Problem description ▸
Among the entries below, find the lines holding "signed" and copy them.

(Stored data entries)

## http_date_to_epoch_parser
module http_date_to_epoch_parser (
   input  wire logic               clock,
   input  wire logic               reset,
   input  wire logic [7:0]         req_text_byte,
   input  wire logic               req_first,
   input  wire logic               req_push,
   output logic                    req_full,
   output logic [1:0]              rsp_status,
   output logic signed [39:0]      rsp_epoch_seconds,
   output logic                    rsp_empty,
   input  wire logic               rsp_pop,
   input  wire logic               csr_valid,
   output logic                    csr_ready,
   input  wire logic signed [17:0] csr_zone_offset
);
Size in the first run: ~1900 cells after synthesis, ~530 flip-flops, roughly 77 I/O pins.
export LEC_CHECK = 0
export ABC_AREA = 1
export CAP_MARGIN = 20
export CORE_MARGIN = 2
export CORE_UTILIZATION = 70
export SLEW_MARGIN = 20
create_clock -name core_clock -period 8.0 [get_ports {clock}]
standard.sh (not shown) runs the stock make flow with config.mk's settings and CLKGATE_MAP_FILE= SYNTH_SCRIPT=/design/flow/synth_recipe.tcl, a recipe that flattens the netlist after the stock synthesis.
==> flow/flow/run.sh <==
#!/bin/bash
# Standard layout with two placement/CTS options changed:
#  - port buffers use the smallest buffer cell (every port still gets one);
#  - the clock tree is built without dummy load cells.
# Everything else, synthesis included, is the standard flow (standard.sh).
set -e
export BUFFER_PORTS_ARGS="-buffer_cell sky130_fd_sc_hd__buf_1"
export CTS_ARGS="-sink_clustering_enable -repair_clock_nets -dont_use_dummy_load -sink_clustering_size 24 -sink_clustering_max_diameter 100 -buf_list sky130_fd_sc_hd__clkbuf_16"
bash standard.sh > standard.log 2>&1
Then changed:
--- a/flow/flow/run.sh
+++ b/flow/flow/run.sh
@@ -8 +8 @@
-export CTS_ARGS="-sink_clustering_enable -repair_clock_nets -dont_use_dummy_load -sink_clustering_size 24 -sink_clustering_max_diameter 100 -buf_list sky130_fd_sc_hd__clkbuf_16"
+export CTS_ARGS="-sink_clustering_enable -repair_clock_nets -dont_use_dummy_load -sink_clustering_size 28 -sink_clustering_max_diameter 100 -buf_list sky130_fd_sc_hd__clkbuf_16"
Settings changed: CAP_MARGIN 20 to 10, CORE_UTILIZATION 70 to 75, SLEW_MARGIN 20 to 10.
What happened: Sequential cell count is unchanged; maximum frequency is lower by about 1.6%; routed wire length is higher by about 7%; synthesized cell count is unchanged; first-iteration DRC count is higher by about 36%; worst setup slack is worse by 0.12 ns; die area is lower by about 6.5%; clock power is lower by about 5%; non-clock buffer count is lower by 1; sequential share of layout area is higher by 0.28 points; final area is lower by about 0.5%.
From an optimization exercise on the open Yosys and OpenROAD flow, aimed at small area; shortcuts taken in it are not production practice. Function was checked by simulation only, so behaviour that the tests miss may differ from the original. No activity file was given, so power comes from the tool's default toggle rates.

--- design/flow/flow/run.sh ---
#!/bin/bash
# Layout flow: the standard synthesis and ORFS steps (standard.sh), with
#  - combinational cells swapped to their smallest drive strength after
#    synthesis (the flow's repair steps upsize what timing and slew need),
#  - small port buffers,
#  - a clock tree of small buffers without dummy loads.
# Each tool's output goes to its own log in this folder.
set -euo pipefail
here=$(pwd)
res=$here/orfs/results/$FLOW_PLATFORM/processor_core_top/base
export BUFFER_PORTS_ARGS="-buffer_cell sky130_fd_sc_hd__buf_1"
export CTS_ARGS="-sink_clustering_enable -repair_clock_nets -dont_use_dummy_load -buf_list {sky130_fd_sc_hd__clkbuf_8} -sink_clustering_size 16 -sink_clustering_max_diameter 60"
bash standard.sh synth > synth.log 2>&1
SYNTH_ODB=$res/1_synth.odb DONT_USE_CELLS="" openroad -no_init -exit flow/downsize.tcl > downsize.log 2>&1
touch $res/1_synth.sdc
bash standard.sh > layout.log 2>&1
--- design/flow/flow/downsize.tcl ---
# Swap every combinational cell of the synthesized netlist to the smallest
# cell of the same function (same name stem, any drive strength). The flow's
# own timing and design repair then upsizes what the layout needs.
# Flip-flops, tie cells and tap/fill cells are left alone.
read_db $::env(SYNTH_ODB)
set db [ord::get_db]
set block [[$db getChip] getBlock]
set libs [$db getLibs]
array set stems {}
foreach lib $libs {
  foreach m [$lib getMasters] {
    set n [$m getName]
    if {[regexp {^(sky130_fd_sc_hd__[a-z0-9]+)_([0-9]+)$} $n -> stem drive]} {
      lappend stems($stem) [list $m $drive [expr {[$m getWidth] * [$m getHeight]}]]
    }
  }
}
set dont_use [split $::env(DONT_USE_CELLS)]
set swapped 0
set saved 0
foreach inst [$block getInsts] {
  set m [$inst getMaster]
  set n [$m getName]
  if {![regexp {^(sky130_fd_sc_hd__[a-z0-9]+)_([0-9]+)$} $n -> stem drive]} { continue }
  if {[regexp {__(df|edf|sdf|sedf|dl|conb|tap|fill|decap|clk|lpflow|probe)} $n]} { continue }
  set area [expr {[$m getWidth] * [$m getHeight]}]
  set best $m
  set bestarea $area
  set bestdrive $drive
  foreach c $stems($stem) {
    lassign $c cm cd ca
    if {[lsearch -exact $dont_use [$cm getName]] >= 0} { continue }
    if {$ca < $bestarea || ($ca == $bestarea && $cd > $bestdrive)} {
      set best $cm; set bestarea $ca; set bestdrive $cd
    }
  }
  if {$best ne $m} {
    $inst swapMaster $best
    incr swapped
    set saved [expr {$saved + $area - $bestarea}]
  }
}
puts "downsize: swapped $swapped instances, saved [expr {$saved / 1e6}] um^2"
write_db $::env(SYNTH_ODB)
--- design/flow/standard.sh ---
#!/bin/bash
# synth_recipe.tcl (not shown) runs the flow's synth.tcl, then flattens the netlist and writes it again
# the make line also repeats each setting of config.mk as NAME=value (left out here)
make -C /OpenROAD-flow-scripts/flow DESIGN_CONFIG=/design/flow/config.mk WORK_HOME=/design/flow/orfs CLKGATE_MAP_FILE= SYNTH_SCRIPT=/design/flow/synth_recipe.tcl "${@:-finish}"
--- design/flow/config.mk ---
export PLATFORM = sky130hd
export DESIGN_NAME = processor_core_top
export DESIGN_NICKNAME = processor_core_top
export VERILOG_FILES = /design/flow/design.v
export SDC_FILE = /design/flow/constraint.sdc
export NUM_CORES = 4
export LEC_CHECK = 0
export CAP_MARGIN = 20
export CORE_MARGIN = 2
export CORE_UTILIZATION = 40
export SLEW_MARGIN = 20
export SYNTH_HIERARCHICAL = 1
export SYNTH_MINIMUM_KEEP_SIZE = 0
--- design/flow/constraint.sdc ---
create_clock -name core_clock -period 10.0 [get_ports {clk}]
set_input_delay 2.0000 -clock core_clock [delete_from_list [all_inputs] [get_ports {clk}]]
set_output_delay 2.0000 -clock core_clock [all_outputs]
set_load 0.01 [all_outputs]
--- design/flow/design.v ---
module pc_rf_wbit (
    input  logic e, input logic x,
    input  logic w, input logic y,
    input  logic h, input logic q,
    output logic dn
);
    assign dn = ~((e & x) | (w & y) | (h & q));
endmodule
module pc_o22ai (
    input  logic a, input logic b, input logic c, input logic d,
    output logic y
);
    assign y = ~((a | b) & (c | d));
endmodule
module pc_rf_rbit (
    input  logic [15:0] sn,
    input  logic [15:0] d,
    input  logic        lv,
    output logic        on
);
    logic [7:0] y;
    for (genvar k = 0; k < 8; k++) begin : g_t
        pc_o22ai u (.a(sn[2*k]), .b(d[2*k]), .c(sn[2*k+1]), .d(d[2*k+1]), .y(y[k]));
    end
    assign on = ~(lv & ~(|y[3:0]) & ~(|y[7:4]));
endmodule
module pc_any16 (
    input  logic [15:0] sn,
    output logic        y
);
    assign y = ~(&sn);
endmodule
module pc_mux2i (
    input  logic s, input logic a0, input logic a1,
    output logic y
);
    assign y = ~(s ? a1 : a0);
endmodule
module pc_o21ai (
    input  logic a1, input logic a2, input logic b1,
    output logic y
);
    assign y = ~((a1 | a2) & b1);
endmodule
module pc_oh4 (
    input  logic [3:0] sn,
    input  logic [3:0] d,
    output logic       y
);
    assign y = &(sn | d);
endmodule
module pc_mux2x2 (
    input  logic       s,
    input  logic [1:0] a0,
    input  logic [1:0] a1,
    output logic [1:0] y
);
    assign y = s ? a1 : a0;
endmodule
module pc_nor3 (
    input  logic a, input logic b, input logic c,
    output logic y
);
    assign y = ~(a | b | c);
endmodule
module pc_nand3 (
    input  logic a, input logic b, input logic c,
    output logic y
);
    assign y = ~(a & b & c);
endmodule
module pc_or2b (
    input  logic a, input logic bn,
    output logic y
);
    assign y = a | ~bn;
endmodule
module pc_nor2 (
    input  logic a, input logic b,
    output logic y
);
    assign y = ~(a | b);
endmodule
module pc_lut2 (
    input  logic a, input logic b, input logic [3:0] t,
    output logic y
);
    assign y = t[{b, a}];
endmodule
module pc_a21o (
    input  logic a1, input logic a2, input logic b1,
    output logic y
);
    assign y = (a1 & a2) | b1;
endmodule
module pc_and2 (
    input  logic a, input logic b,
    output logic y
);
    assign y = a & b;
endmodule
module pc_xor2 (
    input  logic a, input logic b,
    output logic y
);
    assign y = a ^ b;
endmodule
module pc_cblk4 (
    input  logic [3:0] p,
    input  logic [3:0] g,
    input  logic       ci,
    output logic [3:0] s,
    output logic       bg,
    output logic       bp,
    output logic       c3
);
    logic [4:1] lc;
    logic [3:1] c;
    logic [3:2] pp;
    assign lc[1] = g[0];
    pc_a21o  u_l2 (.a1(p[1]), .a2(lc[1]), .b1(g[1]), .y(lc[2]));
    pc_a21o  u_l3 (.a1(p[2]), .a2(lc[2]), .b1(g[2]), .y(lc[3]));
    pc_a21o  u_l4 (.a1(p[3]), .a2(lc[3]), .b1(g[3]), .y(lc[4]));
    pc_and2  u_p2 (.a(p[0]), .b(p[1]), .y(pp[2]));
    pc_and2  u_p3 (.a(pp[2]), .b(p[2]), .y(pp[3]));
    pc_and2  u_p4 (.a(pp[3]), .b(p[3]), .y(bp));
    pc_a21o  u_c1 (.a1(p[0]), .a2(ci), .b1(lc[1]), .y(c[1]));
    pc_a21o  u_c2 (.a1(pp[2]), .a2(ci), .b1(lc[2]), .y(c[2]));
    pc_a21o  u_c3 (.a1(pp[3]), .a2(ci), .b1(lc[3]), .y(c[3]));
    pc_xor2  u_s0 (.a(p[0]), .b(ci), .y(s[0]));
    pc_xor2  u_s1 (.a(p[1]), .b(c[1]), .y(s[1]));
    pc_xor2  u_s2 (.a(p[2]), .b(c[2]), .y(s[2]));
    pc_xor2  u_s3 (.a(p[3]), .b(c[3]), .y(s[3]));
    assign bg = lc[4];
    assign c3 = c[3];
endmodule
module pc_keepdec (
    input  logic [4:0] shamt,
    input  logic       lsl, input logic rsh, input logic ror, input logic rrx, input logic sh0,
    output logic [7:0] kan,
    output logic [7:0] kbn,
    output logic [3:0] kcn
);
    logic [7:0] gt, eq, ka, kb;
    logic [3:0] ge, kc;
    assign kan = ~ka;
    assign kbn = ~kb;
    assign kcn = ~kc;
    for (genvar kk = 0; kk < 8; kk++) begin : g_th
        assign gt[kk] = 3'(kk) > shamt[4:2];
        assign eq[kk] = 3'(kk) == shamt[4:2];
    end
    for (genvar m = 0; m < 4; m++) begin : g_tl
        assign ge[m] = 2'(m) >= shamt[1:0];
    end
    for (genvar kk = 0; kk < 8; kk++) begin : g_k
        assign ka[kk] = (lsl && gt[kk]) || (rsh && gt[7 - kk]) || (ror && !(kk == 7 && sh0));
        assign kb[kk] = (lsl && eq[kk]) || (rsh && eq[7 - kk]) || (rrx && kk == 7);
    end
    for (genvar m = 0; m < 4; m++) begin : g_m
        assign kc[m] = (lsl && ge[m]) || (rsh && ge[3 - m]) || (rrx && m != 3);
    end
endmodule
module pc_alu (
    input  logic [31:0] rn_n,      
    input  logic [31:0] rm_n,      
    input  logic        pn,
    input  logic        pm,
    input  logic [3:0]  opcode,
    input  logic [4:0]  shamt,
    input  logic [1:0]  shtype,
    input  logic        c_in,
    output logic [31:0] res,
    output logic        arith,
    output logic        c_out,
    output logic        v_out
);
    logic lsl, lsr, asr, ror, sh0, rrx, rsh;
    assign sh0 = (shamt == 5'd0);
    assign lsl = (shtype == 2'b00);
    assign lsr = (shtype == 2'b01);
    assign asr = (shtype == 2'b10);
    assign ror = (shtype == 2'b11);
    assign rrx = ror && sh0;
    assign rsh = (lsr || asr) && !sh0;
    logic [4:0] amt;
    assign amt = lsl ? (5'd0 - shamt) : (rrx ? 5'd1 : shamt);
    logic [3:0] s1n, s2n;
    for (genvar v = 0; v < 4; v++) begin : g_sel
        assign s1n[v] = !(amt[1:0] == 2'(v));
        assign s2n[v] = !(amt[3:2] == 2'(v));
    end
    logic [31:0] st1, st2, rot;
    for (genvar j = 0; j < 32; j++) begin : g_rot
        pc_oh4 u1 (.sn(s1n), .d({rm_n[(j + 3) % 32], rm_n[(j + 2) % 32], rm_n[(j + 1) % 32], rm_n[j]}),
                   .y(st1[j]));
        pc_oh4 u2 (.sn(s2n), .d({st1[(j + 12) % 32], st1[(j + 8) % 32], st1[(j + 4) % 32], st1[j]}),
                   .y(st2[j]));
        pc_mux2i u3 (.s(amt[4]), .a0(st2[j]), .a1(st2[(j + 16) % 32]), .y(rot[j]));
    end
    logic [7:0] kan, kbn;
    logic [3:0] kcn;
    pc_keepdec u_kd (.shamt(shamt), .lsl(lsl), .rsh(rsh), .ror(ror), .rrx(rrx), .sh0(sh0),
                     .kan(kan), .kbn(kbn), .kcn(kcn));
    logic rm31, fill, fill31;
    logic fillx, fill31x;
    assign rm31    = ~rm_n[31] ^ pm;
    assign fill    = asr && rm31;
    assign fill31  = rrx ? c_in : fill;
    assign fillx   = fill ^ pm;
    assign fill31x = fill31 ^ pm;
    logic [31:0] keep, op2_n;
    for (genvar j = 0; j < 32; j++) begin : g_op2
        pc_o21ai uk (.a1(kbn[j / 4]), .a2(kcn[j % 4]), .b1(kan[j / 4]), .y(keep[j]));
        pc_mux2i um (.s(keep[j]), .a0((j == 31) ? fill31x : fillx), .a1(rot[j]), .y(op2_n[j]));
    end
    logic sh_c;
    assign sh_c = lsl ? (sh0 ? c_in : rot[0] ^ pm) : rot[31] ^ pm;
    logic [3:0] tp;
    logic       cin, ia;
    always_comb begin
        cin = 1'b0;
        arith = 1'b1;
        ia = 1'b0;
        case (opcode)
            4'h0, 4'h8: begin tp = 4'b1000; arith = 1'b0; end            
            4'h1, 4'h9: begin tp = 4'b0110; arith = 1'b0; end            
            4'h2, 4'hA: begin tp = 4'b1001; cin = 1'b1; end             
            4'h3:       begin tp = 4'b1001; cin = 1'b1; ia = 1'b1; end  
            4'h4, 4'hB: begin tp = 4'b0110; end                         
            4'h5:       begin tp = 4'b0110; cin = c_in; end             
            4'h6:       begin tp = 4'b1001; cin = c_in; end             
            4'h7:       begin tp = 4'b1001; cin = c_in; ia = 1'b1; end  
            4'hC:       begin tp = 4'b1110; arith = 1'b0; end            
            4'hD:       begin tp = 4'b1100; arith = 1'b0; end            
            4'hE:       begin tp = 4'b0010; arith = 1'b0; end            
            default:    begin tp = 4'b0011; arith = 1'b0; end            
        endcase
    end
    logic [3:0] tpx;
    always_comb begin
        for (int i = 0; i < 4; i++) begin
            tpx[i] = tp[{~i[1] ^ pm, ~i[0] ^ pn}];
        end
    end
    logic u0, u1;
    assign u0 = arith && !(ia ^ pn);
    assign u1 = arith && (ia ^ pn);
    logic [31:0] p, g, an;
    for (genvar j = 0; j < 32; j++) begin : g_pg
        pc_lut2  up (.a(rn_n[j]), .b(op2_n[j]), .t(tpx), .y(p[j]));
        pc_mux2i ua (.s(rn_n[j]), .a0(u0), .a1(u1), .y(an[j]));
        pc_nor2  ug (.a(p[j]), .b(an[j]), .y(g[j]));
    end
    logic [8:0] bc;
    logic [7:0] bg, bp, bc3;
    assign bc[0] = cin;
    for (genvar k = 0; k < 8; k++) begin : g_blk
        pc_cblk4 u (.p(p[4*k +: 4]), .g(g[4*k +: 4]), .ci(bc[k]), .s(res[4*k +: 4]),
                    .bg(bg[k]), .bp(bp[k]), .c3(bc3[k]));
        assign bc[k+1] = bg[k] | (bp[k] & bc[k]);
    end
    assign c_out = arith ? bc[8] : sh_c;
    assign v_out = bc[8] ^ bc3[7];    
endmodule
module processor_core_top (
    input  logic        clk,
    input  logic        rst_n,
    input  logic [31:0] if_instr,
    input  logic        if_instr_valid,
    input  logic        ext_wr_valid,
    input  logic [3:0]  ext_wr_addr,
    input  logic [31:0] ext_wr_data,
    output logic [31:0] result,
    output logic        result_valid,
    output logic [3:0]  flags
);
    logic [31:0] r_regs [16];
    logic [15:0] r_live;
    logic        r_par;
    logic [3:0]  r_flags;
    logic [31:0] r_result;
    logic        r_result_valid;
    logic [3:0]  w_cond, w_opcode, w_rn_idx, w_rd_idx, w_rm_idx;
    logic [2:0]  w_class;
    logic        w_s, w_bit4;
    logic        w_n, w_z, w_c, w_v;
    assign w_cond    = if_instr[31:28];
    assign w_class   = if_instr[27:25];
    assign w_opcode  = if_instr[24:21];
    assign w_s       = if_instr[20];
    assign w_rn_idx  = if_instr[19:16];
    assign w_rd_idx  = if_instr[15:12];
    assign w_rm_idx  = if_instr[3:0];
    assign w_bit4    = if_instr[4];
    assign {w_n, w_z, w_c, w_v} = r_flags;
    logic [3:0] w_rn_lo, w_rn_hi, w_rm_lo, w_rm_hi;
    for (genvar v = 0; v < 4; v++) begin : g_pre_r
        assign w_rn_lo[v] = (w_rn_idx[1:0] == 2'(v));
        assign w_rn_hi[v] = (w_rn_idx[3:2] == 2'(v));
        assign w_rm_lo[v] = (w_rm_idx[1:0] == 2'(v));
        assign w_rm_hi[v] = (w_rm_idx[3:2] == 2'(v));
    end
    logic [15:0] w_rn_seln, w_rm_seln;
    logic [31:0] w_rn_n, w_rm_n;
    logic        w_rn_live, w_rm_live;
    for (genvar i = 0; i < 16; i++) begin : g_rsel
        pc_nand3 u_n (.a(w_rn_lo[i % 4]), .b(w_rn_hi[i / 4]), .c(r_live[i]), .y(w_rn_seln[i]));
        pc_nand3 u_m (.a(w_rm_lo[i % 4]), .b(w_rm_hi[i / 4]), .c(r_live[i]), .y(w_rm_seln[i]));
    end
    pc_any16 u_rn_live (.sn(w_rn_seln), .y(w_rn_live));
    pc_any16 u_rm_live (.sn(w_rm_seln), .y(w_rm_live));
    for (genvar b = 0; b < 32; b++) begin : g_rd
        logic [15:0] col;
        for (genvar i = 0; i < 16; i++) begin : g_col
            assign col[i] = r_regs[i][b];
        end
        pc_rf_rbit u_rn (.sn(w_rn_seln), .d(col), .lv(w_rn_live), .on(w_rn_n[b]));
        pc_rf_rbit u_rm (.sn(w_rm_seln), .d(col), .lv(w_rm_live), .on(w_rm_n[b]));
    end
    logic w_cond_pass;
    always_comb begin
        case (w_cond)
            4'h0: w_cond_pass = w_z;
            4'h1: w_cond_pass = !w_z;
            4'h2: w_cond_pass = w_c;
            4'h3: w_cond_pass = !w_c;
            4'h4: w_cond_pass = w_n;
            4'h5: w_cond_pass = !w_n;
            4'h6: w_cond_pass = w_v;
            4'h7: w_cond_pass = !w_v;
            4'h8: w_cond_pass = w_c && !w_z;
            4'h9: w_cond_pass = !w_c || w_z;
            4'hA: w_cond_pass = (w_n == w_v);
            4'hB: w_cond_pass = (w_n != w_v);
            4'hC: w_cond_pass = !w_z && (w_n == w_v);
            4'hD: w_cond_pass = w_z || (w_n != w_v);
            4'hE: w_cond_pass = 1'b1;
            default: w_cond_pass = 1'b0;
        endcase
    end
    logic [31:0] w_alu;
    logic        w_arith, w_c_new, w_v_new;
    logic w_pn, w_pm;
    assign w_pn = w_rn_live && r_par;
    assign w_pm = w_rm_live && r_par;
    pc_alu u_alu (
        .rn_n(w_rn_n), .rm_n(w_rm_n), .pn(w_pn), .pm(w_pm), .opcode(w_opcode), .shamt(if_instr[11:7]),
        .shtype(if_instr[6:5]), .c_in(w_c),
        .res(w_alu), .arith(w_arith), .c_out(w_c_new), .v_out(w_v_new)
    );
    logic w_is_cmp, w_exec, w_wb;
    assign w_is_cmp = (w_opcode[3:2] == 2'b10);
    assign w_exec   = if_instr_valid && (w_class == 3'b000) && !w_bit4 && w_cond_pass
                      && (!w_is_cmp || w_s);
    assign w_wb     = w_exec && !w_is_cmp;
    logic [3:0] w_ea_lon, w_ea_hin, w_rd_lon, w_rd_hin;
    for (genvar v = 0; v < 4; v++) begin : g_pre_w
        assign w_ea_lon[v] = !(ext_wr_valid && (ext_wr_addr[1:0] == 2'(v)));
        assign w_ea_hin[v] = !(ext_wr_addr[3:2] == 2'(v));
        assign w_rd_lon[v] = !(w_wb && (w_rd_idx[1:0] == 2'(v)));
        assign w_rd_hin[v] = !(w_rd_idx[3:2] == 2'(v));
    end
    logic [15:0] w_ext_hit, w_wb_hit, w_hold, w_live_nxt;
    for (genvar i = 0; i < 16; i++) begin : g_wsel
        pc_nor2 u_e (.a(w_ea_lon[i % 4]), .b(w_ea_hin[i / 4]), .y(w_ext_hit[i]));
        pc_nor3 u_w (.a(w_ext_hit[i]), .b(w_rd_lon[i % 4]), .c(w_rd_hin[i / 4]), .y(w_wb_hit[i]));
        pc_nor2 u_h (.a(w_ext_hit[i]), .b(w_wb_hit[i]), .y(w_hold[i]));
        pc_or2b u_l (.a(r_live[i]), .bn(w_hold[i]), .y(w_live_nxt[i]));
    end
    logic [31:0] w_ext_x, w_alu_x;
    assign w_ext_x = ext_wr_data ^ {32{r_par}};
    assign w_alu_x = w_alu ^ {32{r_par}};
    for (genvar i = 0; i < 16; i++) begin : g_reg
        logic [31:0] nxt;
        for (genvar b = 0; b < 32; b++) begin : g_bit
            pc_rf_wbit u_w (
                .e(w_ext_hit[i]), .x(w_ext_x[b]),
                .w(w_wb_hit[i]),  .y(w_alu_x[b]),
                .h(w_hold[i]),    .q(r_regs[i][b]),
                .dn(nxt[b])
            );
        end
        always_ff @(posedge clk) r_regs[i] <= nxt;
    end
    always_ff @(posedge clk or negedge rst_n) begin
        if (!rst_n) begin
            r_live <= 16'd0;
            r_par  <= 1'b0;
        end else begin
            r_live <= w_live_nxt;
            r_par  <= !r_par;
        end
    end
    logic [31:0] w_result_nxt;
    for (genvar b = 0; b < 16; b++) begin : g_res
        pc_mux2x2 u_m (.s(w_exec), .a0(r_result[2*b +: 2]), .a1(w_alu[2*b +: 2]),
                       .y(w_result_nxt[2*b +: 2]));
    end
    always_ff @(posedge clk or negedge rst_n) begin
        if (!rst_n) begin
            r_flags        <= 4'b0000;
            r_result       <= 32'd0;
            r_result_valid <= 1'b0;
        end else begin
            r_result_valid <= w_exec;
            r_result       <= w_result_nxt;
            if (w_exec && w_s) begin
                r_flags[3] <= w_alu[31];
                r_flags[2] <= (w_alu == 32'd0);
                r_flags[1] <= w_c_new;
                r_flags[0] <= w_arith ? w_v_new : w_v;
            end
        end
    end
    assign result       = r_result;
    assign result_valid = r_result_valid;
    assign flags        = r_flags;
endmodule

Expected answer ▸
   output logic signed [39:0]      rsp_epoch_seconds,
   input  wire logic signed [17:0] csr_zone_offset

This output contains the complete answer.